#### What the task requires
Copy all lines below containing "request".

#### Data supplied
====================
[src/rtl/core/min_pq_pkg.sv]
`timescale 1ns / 1ps

package min_pq_pkg;

  localparam int unsigned DEPTH_DEFAULT = 16;

  localparam int unsigned PRIO_W     = 8;
  localparam int unsigned PAYLOAD_W  = 32;
  localparam int unsigned FILL_W     = 5;
  localparam int unsigned S_TDATA_W  = 40;
  localparam int unsigned M_TDATA_W  = 48;

  typedef enum logic [1:0] {
    ST_INSERTED = 2'd0,
    ST_REMOVED  = 2'd1,
    ST_FULL     = 2'd2,
    ST_EMPTY    = 2'd3
  } status_e;

  typedef enum logic {
    ACT_INSERT = 1'b0,
    ACT_REMOVE = 1'b1
  } action_e;

  typedef struct packed {
    logic [PRIO_W-1:0]           prio;
    logic signed [PAYLOAD_W-1:0] payload;
  } entry_t;

  typedef struct packed {
    logic capture;
    logic scan;
    logic shift_init;
    logic shift;
    logic finish;
    logic load_out;
  } dp_cmd_t;

  typedef struct packed {
    logic empty;
    logic scan_done;
    logic shift_done;
  } dp_sts_t;

endpackage

[src/rtl/core/min_priority_queue.sv]
`timescale 1ns / 1ps
// Insert, and any request that finds the queue full or empty: the result is registered into
// the result word once the output is free, and the next request can be taken after that load.
// Remove: the result word is loaded once the output is free, after a scan of the entry
// memory (one read a cycle) followed by a compaction pass that moves each later entry down one,
// and the next request can be taken after that load.
// Reset is asynchronous and active low; it empties the queue and drops any pending result.

module min_priority_queue #(
  parameter int unsigned DEPTH = min_pq_pkg::DEPTH_DEFAULT
) (
  input  logic                                clk_i,
  input  logic                                rst_ni,
  input  logic                                s_axis_tvalid,
  output logic                                s_axis_tready,
  // priority_req [7:0], payload [39:8]
  input  logic [min_pq_pkg::S_TDATA_W-1:0]    s_axis_tdata,
  // action [0]
  input  logic                                s_axis_tuser,
  output logic                                m_axis_tvalid,
  input  logic                                m_axis_tready,
  // out_priority [7:0], out_payload [39:8], fill_level [44:40], zero [47:45]
  output logic [min_pq_pkg::M_TDATA_W-1:0]    m_axis_tdata,
  // status [1:0]
  output logic [1:0]                          m_axis_tuser
);

  min_pq_pkg::dp_cmd_t                     cmd;
  min_pq_pkg::dp_sts_t                     sts;
  min_pq_pkg::status_e                     out_status;
  logic [min_pq_pkg::PRIO_W-1:0]           out_priority;
  logic signed [min_pq_pkg::PAYLOAD_W-1:0] out_payload;
  logic [min_pq_pkg::FILL_W-1:0]           out_fill;

  min_pq_ctrl u_ctrl (
    .clk_i       (clk_i),
    .rst_ni      (rst_ni),
    .in_valid_i  (s_axis_tvalid),
    .in_action_i (s_axis_tuser),
    .out_ready_i (m_axis_tready),
    .sts_i       (sts),
    .cmd_o       (cmd),
    .in_ready_o  (s_axis_tready),
    .out_valid_o (m_axis_tvalid)
  );

  min_pq_dp #(
    .DEPTH (DEPTH)
  ) u_dp (
    .clk_i          (clk_i),
    .rst_ni         (rst_ni),
    .cmd_i          (cmd),
    .in_action_i    (s_axis_tuser),
    .in_priority_i  (s_axis_tdata[7:0]),
    .in_payload_i   (s_axis_tdata[39:8]),
    .sts_o          (sts),
    .out_status_o   (out_status),
    .out_priority_o (out_priority),
    .out_payload_o  (out_payload),
    .out_fill_o     (out_fill)
  );

  assign m_axis_tdata = {3'b000, out_fill, out_payload, out_priority};
  assign m_axis_tuser = out_status;

endmodule

[src/rtl/core/min_pq_ctrl.sv]
`timescale 1ns / 1ps

module min_pq_ctrl (
  input  logic                clk_i,
  input  logic                rst_ni,
  input  logic                in_valid_i,
  input  logic                in_action_i,
  input  logic                out_ready_i,
  input  min_pq_pkg::dp_sts_t sts_i,
  output min_pq_pkg::dp_cmd_t cmd_o,
  output logic                in_ready_o,
  output logic                out_valid_o
);

  typedef enum logic [3:0] {
    S_IDLE  = 4'b0001,
    S_SCAN  = 4'b0010,
    S_SHIFT = 4'b0100,
    S_RESP  = 4'b1000
  } state_e;

  state_e state_q, state_d;
  logic   out_valid_q, out_valid_d;

  always_comb begin
    state_d     = state_q;
    out_valid_d = out_valid_q;
    cmd_o       = '0;
    in_ready_o  = 1'b0;
    if (out_valid_q && out_ready_i) begin
      out_valid_d = 1'b0;
    end
    unique case (state_q)
      S_IDLE: begin
        in_ready_o = 1'b1;
        if (in_valid_i) begin
          cmd_o.capture = 1'b1;
          if ((in_action_i == min_pq_pkg::ACT_REMOVE) && !sts_i.empty) begin
            state_d = S_SCAN;
          end else begin
            state_d = S_RESP;
          end
        end
      end
      S_SCAN: begin
        if (sts_i.scan_done) begin
          cmd_o.shift_init = 1'b1;
          state_d          = S_SHIFT;
        end else begin
          cmd_o.scan = 1'b1;
        end
      end
      S_SHIFT: begin
        if (sts_i.shift_done) begin
          cmd_o.finish = 1'b1;
          state_d      = S_RESP;
        end else begin
          cmd_o.shift = 1'b1;
        end
      end
      S_RESP: begin
        if (!out_valid_q || out_ready_i) begin
          cmd_o.load_out = 1'b1;
          out_valid_d    = 1'b1;
          state_d        = S_IDLE;
        end
      end
      default: begin
        state_d = S_IDLE;
      end
    endcase
  end

  always_ff @(posedge clk_i or negedge rst_ni) begin
    if (!rst_ni) begin
      state_q     <= S_IDLE;
      out_valid_q <= 1'b0;
    end else begin
      state_q     <= state_d;
      out_valid_q <= out_valid_d;
    end
  end

  assign out_valid_o = out_valid_q;

endmodule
====================
#### Response
// Insert, and any request that finds the queue full or empty: the result is registered into
// the result word once the output is free, and the next request can be taken after that load.
// and the next request can be taken after that load.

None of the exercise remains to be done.